■ AVAILABLE DATA ■
$ cat src/sv/bemf_zct_pkg.sv
package bemf_zct_pkg;

    localparam int CAPTURE_W = 16;
    localparam int PIN_W     = 12;
    localparam int MATCH_W   = 17;
    localparam int WORD_W    = 32;
    localparam int WEIGHT_W  = 8;
    localparam int ADDR_W    = 4;

    // Register indexes, taken from paddr[3:2].
    localparam logic [1:0] REG_CORRECTION = 2'd0;
    localparam logic [1:0] REG_NEW_WEIGHT = 2'd1;
    localparam logic [1:0] REG_OLD_WEIGHT = 2'd2;

    localparam logic [CAPTURE_W-1:0] CORRECTION_RESET = '0;
    localparam logic [WEIGHT_W-1:0]  NEW_WEIGHT_RESET = 8'd1;
    localparam logic [WEIGHT_W-1:0]  OLD_WEIGHT_RESET = 8'd7;

    typedef struct packed {
        logic [PIN_W-1:0]     pin_status;
        logic [PIN_W-1:0]     expected_pin_mask;
        logic [CAPTURE_W-1:0] capture_time;
        logic [CAPTURE_W-1:0] commutation_period;
    } in_item_t;

    typedef struct packed {
        logic [MATCH_W-1:0] next_match_time;
        logic [WORD_W-1:0]  filtered_time;
        logic [WORD_W-1:0]  crossing_count;
    } out_item_t;

    typedef enum logic [1:0] {
        ST_IDLE,
        ST_MUL,
        ST_DIV,
        ST_DONE
    } state_t;

endpackage

$ cat src/sv/bemf_zero_crossing_commutation_timer.sv
// Sensorless BLDC zero-crossing commutation timer. Each request on the input
// channel is one pin-change event; it produces a result only when pin_status
// and expected_pin_mask share a bit, and is otherwise dropped. A matching
// event is then worked on in order: a shift-and-add multiplier that forms
// A*(capture-correction) + B*filtered one weight bit per cycle, a restoring
// divider by A+B that yields one quotient bit per cycle, and a load of the
// output register. The input is stalled while that work runs, and for longer
// when the previous result is still held in the output register by out_stall
// at the moment the new one is ready. A finished result may wait in the
// output register while the next event is already being taken. When both
// weights are zero the filtered value is kept. Configuration registers sit
// at byte addresses 0 (crossing_correction), 4 (new_sample_weight) and 8
// (old_value_weight) and should be written only while the block is idle.
module bemf_zero_crossing_commutation_timer (
    input  logic                          clk,
    input  logic                          rst_n,
    input  logic                          in_valid,
    output logic                          in_stall,
    input  bemf_zct_pkg::in_item_t        in_data,
    output logic                          out_valid,
    input  logic                          out_stall,
    output bemf_zct_pkg::out_item_t       out_data,
    input  logic                          psel,
    input  logic                          penable,
    input  logic                          pwrite,
    input  logic [bemf_zct_pkg::ADDR_W-1:0] paddr,
    input  logic [31:0]                   pwdata,
    output logic [31:0]                   prdata,
    output logic                          pready
);
    import bemf_zct_pkg::*;

    state_t state_reg, state_next;

    logic [CAPTURE_W-1:0] corr_reg;
    logic [WEIGHT_W-1:0]  wnew_reg;
    logic [WEIGHT_W-1:0]  wold_reg;

    logic [WORD_W-1:0] filt_reg, filt_next;
    logic [WORD_W-1:0] count_reg, count_next;

    logic [WORD_W-1:0]   work_reg, work_next;
    logic [WORD_W-1:0]   corr_sh_reg, corr_sh_next;
    logic [WORD_W-1:0]   filt_sh_reg, filt_sh_next;
    logic [WEIGHT_W-1:0] wa_sh_reg, wa_sh_next;
    logic [WEIGHT_W-1:0] wb_sh_reg, wb_sh_next;
    logic [WEIGHT_W:0]   rem_reg, rem_next;
    logic [4:0]          cnt_reg, cnt_next;
    logic [MATCH_W-1:0]  match_reg, match_next;

    logic      out_valid_reg, out_valid_next;
    out_item_t out_data_reg, out_data_next;

    logic                 accept;
    logic                 hit;
    logic [CAPTURE_W-1:0] half;
    logic [WEIGHT_W:0]    denom;
    logic [WEIGHT_W+1:0]  trial;
    logic                 cfg_write;

    assign pready    = 1'b1;
    assign cfg_write = psel && penable && pwrite;

    always_ff @(posedge clk or negedge rst_n)
    begin
        if (!rst_n)
        begin
            corr_reg <= CORRECTION_RESET;
            wnew_reg <= NEW_WEIGHT_RESET;
            wold_reg <= OLD_WEIGHT_RESET;
        end
        else if (cfg_write)
        begin
            unique case (paddr[3:2])
                REG_CORRECTION: corr_reg <= pwdata[CAPTURE_W-1:0];
                REG_NEW_WEIGHT: wnew_reg <= pwdata[WEIGHT_W-1:0];
                REG_OLD_WEIGHT: wold_reg <= pwdata[WEIGHT_W-1:0];
                default:        ;
            endcase
        end
    end

    always_comb
    begin
        unique case (paddr[3:2])
            REG_CORRECTION: prdata = {16'h0, corr_reg};
            REG_NEW_WEIGHT: prdata = {24'h0, wnew_reg};
            REG_OLD_WEIGHT: prdata = {24'h0, wold_reg};
            default:        prdata = '0;
        endcase
    end

    assign in_stall  = (state_reg != ST_IDLE);
    assign accept    = in_valid && !in_stall;
    assign hit       = |(in_data.pin_status & in_data.expected_pin_mask);
    assign half      = in_data.commutation_period >> 1;
    assign denom     = {1'b0, wnew_reg} + {1'b0, wold_reg};
    assign trial     = {rem_reg, work_reg[WORD_W-1]};
    assign out_valid = out_valid_reg;
    assign out_data  = out_data_reg;

    always_ff @(posedge clk or negedge rst_n)
    begin
        if (!rst_n)
        begin
            state_reg     <= ST_IDLE;
            filt_reg      <= '0;
            count_reg     <= '0;
            out_valid_reg <= 1'b0;
            cnt_reg       <= '0;
        end
        else
        begin
            state_reg     <= state_next;
            filt_reg      <= filt_next;
            count_reg     <= count_next;
            out_valid_reg <= out_valid_next;
            cnt_reg       <= cnt_next;
        end
    end

    always_ff @(posedge clk)
    begin
        work_reg     <= work_next;
        corr_sh_reg  <= corr_sh_next;
        filt_sh_reg  <= filt_sh_next;
        wa_sh_reg    <= wa_sh_next;
        wb_sh_reg    <= wb_sh_next;
        rem_reg      <= rem_next;
        match_reg    <= match_next;
        out_data_reg <= out_data_next;
    end

    always_comb
    begin
        state_next     = state_reg;
        filt_next      = filt_reg;
        count_next     = count_reg;
        work_next      = work_reg;
        corr_sh_next   = corr_sh_reg;
        filt_sh_next   = filt_sh_reg;
        wa_sh_next     = wa_sh_reg;
        wb_sh_next     = wb_sh_reg;
        rem_next       = rem_reg;
        cnt_next       = cnt_reg;
        match_next     = match_reg;
        out_data_next  = out_data_reg;
        out_valid_next = out_valid_reg && out_stall;

        unique case (state_reg)
            ST_IDLE:
            begin
                if (accept && hit)
                begin
                    // The capture is widened before the subtraction so that a
                    // capture below the correction wraps over the full word.
                    corr_sh_next = {16'h0, in_data.capture_time} - {16'h0, corr_reg};
                    filt_sh_next = filt_reg;
                    wa_sh_next   = wnew_reg;
                    wb_sh_next   = wold_reg;
                    work_next    = '0;
                    cnt_next     = '0;
                    match_next   = {1'b0, half} + {1'b0, in_data.capture_time};
                    if (in_data.capture_time >= half)
                    begin
                        count_next = count_reg + 32'd1;
                    end
                    state_next = ST_MUL;
                end
            end
            ST_MUL:
            begin
                work_next = work_reg
                          + (wa_sh_reg[0] ? corr_sh_reg : '0)
                          + (wb_sh_reg[0] ? filt_sh_reg : '0);
                corr_sh_next = corr_sh_reg << 1;
                filt_sh_next = filt_sh_reg << 1;
                wa_sh_next   = wa_sh_reg >> 1;
                wb_sh_next   = wb_sh_reg >> 1;
                cnt_next     = cnt_reg + 5'd1;
                if (cnt_reg[2:0] == 3'd7)
                begin
                    cnt_next   = '0;
                    rem_next   = '0;
                    state_next = ST_DIV;
                end
            end
            ST_DIV:
            begin
                // The dividend shifts out of the top of work_reg while the
                // quotient bits shift in at the bottom.
                if (trial >= {1'b0, denom})
                begin
                    rem_next  = (WEIGHT_W+1)'(trial - {1'b0, denom});
                    work_next = {work_reg[WORD_W-2:0], 1'b1};
                end
                else
                begin
                    rem_next  = trial[WEIGHT_W:0];
                    work_next = {work_reg[WORD_W-2:0], 1'b0};
                end
                cnt_next = cnt_reg + 5'd1;
                if (cnt_reg == 5'd31)
                begin
                    if (denom != '0)
                    begin
                        filt_next = work_next;
                    end
                    state_next = ST_DONE;
                end
            end
            ST_DONE:
            begin
                if (!out_valid_reg || !out_stall)
                begin
                    out_data_next.next_match_time = match_reg;
                    out_data_next.filtered_time   = filt_reg;
                    out_data_next.crossing_count  = count_reg;
                    out_valid_next                = 1'b1;
                    state_next                    = ST_IDLE;
                end
            end
            default:
            begin
                state_next = ST_IDLE;
            end
        endcase
    end

endmodule
$ cat config.mk
export PLATFORM = sky130hd
export DESIGN_NAME = bemf_zero_crossing_commutation_timer
export DESIGN_NICKNAME = d
export VERILOG_FILES = /design/src/sv/bemf_zct_pkg.sv /design/src/sv/bemf_zero_crossing_commutation_timer.sv
export SDC_FILE = /design/constraint.sdc
export NUM_CORES = 1
export LEC_CHECK = 0
export CORE_MARGIN = 1
export CORE_UTILIZATION = 65
export CTS_CLUSTER_SIZE = 10
export DETAILED_ROUTE_END_ITERATION = 6
export DONT_BUFFER_PORTS = 1
export GPL_ROUTABILITY_DRIVEN = 0
export GPL_TIMING_DRIVEN = 0
export PLACE_DENSITY = 0.82
export SYNTH_ARGS = -nofsm -noshare
export SYNTH_HDL_FRONTEND = slang
export SYNTH_SLANG_ARGS = --single-unit
$ cat constraint.sdc
create_clock -name clk -period 10.25 [get_ports clk]
set_clock_uncertainty 0.2 [all_clocks]
set_input_delay 0 -clock clk [delete_from_list [all_inputs] [get_ports clk]]
set_output_delay 0 -clock clk [all_outputs]
set_load 0.01 [all_outputs]
Word level (Yosys, flattened, before mapping):

Index checks and enable logic that the tools add are counted.

* shifts and indexed selects: 0
* bitwise gates (word level): 1
* divide/modulo/power cells: 0
* muxes and demuxes: 27
* multiply operators: 0
* eq/ne operators: 11
* order comparisons: 2
* add/subtract/negate cells: 8
* reduce and logical (&&, ||, !) cells: 28

Operator list (number)
* 2-to-1 mux 32 bit: 5
* one-hot mux 32 bit (2 select lines): 2
* one-hot mux 32 bit (3 select lines): 1
* adder 32 bit: 2
* one-hot mux 16 bit (3 select lines): 1
* adder 32 x 1 -> 32 bit (second input constant): 1
* one-hot mux 8 bit (2 select lines): 2
* 2-to-1 mux 9 bit: 2
* one-hot mux 9 bit (2 select lines): 1
* adder 15 x 16 -> 17 bit: 1
* subtractor 16 x 16 -> 17 bit: 1
* greater-or-equal comparator 16 x 15 -> 1 bit: 1
* 2-to-1 mux 8 bit: 2
* AND reduction 2 bit: 8
* one-hot mux 5 bit (3 select lines): 1
* bitwise AND 12 bit: 1
* OR reduction 12 bit: 1
* greater-or-equal comparator 10 x 9 -> 1 bit: 1
* 2-to-1 mux 5 bit: 2
* adder 8 x 8 -> 9 bit: 1
* nonzero test 9 bit: 1
* subtractor 9 bit: 1
* 2-to-1 mux 2 bit: 4
* != test 2 bit (second input constant): 4
* 15 further kinds: 30

* input bits: 99
* bits in read-only memories: 0
* memories kept: 0
* bits in writable memories: 0
* output and inout port bits: 116
* bits in registers: 323
* latch bits: 0
* word-level logic and storage cells: 95

Longest topological paths before layout:

* word-level depth: 6
* mapped depth: 17
* mapped depth without buffers: 16

Worst setup path after synthesis:

Ideal clock, no wire load.

* kind: register -> register
* start: register state_reg[1]
* end: register corr_sh_reg[0] (enable)
* arrival: 6546 ps
* setup slack: 2875 ps
* cell stages (with the launch flop): 6
* path buffers: 1
* required time: 9421 ps
* library setup time: 629 ps
* clock period less this slack: 7375 ps
* path through: dfrtp_1 -> inv_1 -> ha_1 -> clkbuf_1 -> inv_1 -> o21ai_0

* word-level cells in the longest chain between the ends: 6
* elaborated cells on any way between the ends: 9
* classes of those cells: eq/ne (2); reduce/logical (7)

Ends and longest elaborated chain
* start: declaration: RTL line bemf_zero_crossing_commutation_timer.sv:33 `state_t state_reg, state_next;`
* start signal: assignment: RTL line bemf_zero_crossing_commutation_timer.sv:114 `state_reg <= state_next;`
* nonzero test 2 bit: RTL line bemf_zero_crossing_commutation_timer.sv:93 `assign in_stall = (state_reg != ST_IDLE);`
* zero test 1 bit: RTL line bemf_zero_crossing_commutation_timer.sv:94 `assign accept = in_valid && !in_stall;`
* logical AND 1 bit: RTL line bemf_zero_crossing_commutation_timer.sv:94
* logical AND 1 bit: RTL line bemf_zero_crossing_commutation_timer.sv:153 `if (accept && hit)`
* != test 2 bit (no line)
* AND reduction 2 bit (no line) *
* end signal: assignment: RTL line bemf_zero_crossing_commutation_timer.sv:125 `corr_sh_reg <= corr_sh_next;`
* end: declaration: RTL line bemf_zero_crossing_commutation_timer.sv:43 `logic [WORD_W-1:0] corr_sh_reg, corr_sh_next;`

Every way passes the cells marked *; elsewhere a longest branch is shown, timed or not.
A chain may end at the register's enable or synchronous reset.

Worst setup path in the final report:

* start: register wnew_reg[0]
* end: register rem_reg[4] (data pin)

* word-level cells in the longest chain between the ends: 4
* elaborated cells on any way between the ends: 5
* classes of those cells: add/sub (2); order compare (1); mux (2)

Ends and longest elaborated chain
* start: declaration: RTL line bemf_zero_crossing_commutation_timer.sv:36 `logic [WEIGHT_W-1:0] wnew_reg;`
* start signal: assignment: RTL line bemf_zero_crossing_commutation_timer.sv:76 `REG_NEW_WEIGHT: wnew_reg <= pwdata[WEIGHT_W-1:0];`
* adder 8 x 8 -> 9 bit *: RTL line bemf_zero_crossing_commutation_timer.sv:97 `assign denom = {1'b0, wnew_reg} + {1'b0, wold_reg};`
* subtractor 9 bit or greater-or-equal comparator 10 x 9 -> 1 bit (tied branches): RTL line bemf_zero_crossing_commutation_timer.sv:194, bemf_zero_crossing_commutation_timer.sv:192
* 2-to-1 mux 9 bit *: RTL line bemf_zero_crossing_commutation_timer.sv:192 `if (trial >= {1'b0, denom})`
* one-hot mux 9 bit (2 select lines) *: RTL line bemf_zero_crossing_commutation_timer.sv:150 `unique case (state_reg)`
* end signal: assignment: RTL line bemf_zero_crossing_commutation_timer.sv:129 `rem_reg <= rem_next;`
* end: declaration: RTL line bemf_zero_crossing_commutation_timer.sv:47 `logic [WEIGHT_W:0] rem_reg, rem_next;`

Marks and branches as above.

==> flow_summary.toml <==
[setup_path]
r2r_cells = 17
worstPathCellList = "ha_1, fa_1, a21o_1, a21o_1, a211o_1, a21o_1, a21oi_1, ha_1, nand4_1, nor2_1, nand2_1, a2111oi_0, a211oi_1, nand3_1, buf_2, mux2i_1, nor2_1"
end_kind = "flip-flop"
slowest_delay_ns = 0.47
startpoint = "wnew_reg[0]"
worstPathArrival_ns = 4.98
regToRegSetupSlack_ns = 5.33
worst_ep_required_time_ns = 10.31
worstPathMaxFanout = 10
crit_top_cell = "a21o_1"
r2r-end = "rem_reg[4]"
endpoint = "rem_reg[4]"
critPathSlowestCell = "a2111oi_0"
worstSetupStartpointType = "flip-flop"
timing.rr.start = "wnew_reg[0]"
path_class = "reg2reg"

[layout]
fin_cells = 2043
largest_register_ffs = 81
drive_above_1_share_pct = 10.82
area_growth_pct = 16.89
final_nets = 1907
final_area_um2 = 20730

[synthesis]
synth.distinct_cells = 75
yosysWarnings = 0
yosysSeqAreaShare_pct = 51.79
synth-async-reset-ratio_pct = 32.20
avgSynthCellArea_um2 = 11.85
synth_top_flop_cell = "edfxtp_1"
syn-instance-count = 1497
mappedNetlistArea_um2 = 17730
ys_ff_latch = 323
synth-edff-count = 219

[clock_tree]
cts_max_level = 2
cts_resized = 0
post-cts-setup-buffers = 0
clk_pin_slew_ns = 0.06
cts_root_buf = "clkbuf_16"
clock_sinks = 323
insertion_delay_ns = 0.53
cts_buffer_depth = 3
holdBufCountCts = 111
cts_tree = "built"
numCtsBuffers = 38

[grt]
grt_first_pass_wirelength_um = 71210
overflow = 0
grt_pass1_vias = 13250
grt_start_max_net_pins = 101
grt_use_total_pct = 32.68
antenna_found_initial = 2

[timing]
clock.fmax_mhz = 203.2
holdWs_ns = 0.02420
finalSetupViolCount = 0
setup_slack_ns = 5.329
worst_slew_pin_slew_ns = 1.396
maxSlewViolCount = 0
timing.final.crit_period_ns = 4.921
hold_violations = 0
fin_crit_sh_pct = 48.01
rsz0062_at_grt = "false"
maxSlewHeadroom_pct = 6.747

[placement]
dp_cells = 1860
dp_slack_ns = 5.418
dp_hpwl_um = 28750
port_buffers = 0
dpl-instance-area_um2 = 18410

[floorplanning]
die_w_um = 167.2
die_y_um = 167.2
pin_count = 215
core-area_um2 = 26880
rows = 60
start_util_pct = 65.98
die_area_um2 = 27940

[route]
vias = 12960
finalWirelength_um = 45260
drt-initial-drc-count = 1187
ant_nets = 0
drt-pass1-iter-count = 6
avgRoutedWirePerCell_um = 22.15
avgViaCountPerCell = 6.346
drc = 0

[power_and_ir_drop]
p_per_area_nw_per_um2 = 344.9
power_mw = 7.150
max-vdd-ir-drop_mv = 0.1808
p_leak_nw = 8.373

[min_path]
whs_path_depth = 2
hold_class = "in2reg"
hold_start = "pwdata[0]"

[outcome]
status = "finished, final reports clean"

[run]
cap_violations = 0
-- routing by layer --
metal | up-vias | part of all wire, % | track usage [%]
met5 | - | 0.029 | 0
met4 | 2 | 4.6 | 14.52
met3 | 184 | 8.3 | 6.098
met2 | 778 | 49 | 55.39
met1 | 6263 | 38 | 41.14
li1 | 5737 | - | -
-- cell usage after synthesis, drive strengths merged (5+ instances only) --
cell type | n | area, um^2
a21boi | 5 | 37.54
nor3b | 11 | 82.58
mux2i | 15 | 150.1
o21a | 9 | 67.56
a211o | 5 | 43.79
and3 | 14 | 87.58
and2 | 69 | 431.7
nor4 | 7 | 43.79
nor2 | 40 | 150.1
a22oi | 17 | 127.6
nand2b | 10 | 62.56
xor2 | 56 | 490.5
nor2b | 27 | 168.9
o21ai | 83 | 415.4
edfxtp | 219 | 6576
nor3 | 46 | 230.2
a21oi | 52 | 260.3
a211oi | 8 | 60.06
or3 | 6 | 37.54
o21bai | 7 | 52.55
nand4 | 5 | 31.28
nand3 | 45 | 225.2
o31ai | 9 | 67.56
ha | 101 | 1264
dfrtp | 100 | 2502
xnor2 | 32 | 280.3
buf | 29 | 197.7
or2 | 5 | 31.28
o211ai | 5 | 37.54
a2111oi | 8 | 80.07
a21o | 24 | 180.2
inv | 73 | 274.0
fa | 36 | 720.7
mux2 | 95 | 1070
clkbuf | 38 | 143.9
nand2 | 130 | 488.0
-- worst max-delay path: cells and delay by family (launching register included) --
kind                       cells  cell delay, ns
DFF                            1            0.41
AOI/OAI and AO/OA              7            1.87
muxes                          1            0.24
and+or+nand+nor                5            0.66
buffers and inverters          1            0.32
adders and majority gates      3            0.93
-- cells in the final DEF (no fill, tap or decap), types with 8 or more instances in the layout --
| cell | instances |
|---|---|
| nor2b_1 | 27 |
| a22oi_1 | 17 |
| o31ai_1 | 9 |
| nor3b_1 | 11 |
| mux2i_1 | 15 |
| nand3_1 | 45 |
| xor2_1 | 56 |
| a21oi_1 | 52 |
| fa_1 | 36 |
| nor3_1 | 46 |
| nand2_1 | 130 |
| and2_1 | 69 |
| dfrtp_1 | 100 |
| and3_1 | 14 |
| buf_4 | 17 |
| ha_1 | 101 |
| a21o_1 | 24 |
| a211oi_1 | 8 |
| clkbuf_16 | 41 |
| o21a_1 | 9 |
| xnor2_1 | 32 |
| clkbuf_1 | 62 |
| mux2_2 | 92 |
| edfxtp_1 | 219 |
| conb_1 | 17 |
| inv_1 | 73 |
| nand2b_1 | 10 |
| o21ai_0 | 80 |
| dlygate4sd3_1 | 109 |
| nor2_1 | 40 |
-- layout make-up --
cell class	instances	area, um^2
diodes	1	2.502
well taps	341	426.7
multi-input cells	1048	8008
clock buffers	70	1165
flip-flops and latches	323	9184
fillers	1618	6148
plain buffers	67	342.8
repair buffers	119	1321
inverters	74	277.8
-- kinds of logic (layout without fill, tap and decap cells) --
group	Yosys count	in the layout	share of synthesized area (%)
xor+xnor	88	88	4.347
other cells	2	18	0.04235
flops	323	323	51.79
buf+inv	141	330	3.493
simple gates	429	429	12.36
fa+ha+maj	139	139	11.30
compound gates	265	265	9.787
mux	110	110	6.880
-- power by group --
part           internal (mW)  switching, mW
Clock                  0.761          0.521
Sequential              2.05          0.317
Combinational           1.48           2.03
Total                   4.28           2.87
-- stage by stage --
step	setup TNS (ns)	utilization (%)
after CTS	0	77.10
after global placement	-27.59	67.77
final	0	77.12
after global routing	0	77.12
after detailed placement	0	68.50
after floorplan	0	-
-- worst min-delay path by stage --
| stage | slack [ns] | to |
|---|---|---|
| 3_5_place_dp | -0.49 | filt_reg[23] |
| 3_3_place_gp | -0.49 | filt_reg[23] |
| 2_1_floorplan | -0.50 | cnt_reg[0] |
| 4_1_cts | 0.005 | corr_reg[12] |
| 5_1_grt | 0.05 | wnew_reg[0] |
| 6_report | 0.02 | wnew_reg[0] |
No activity file was read; power rests on OpenSTA's default activity.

■ PROBLEM ■
When a line in the data contains "quotient", return it as written.

■ SOLUTION FOR THIS EXERCISE ■
// divider by A+B that yields one quotient bit per cycle, and a load of the
                // quotient bits shift in at the bottom.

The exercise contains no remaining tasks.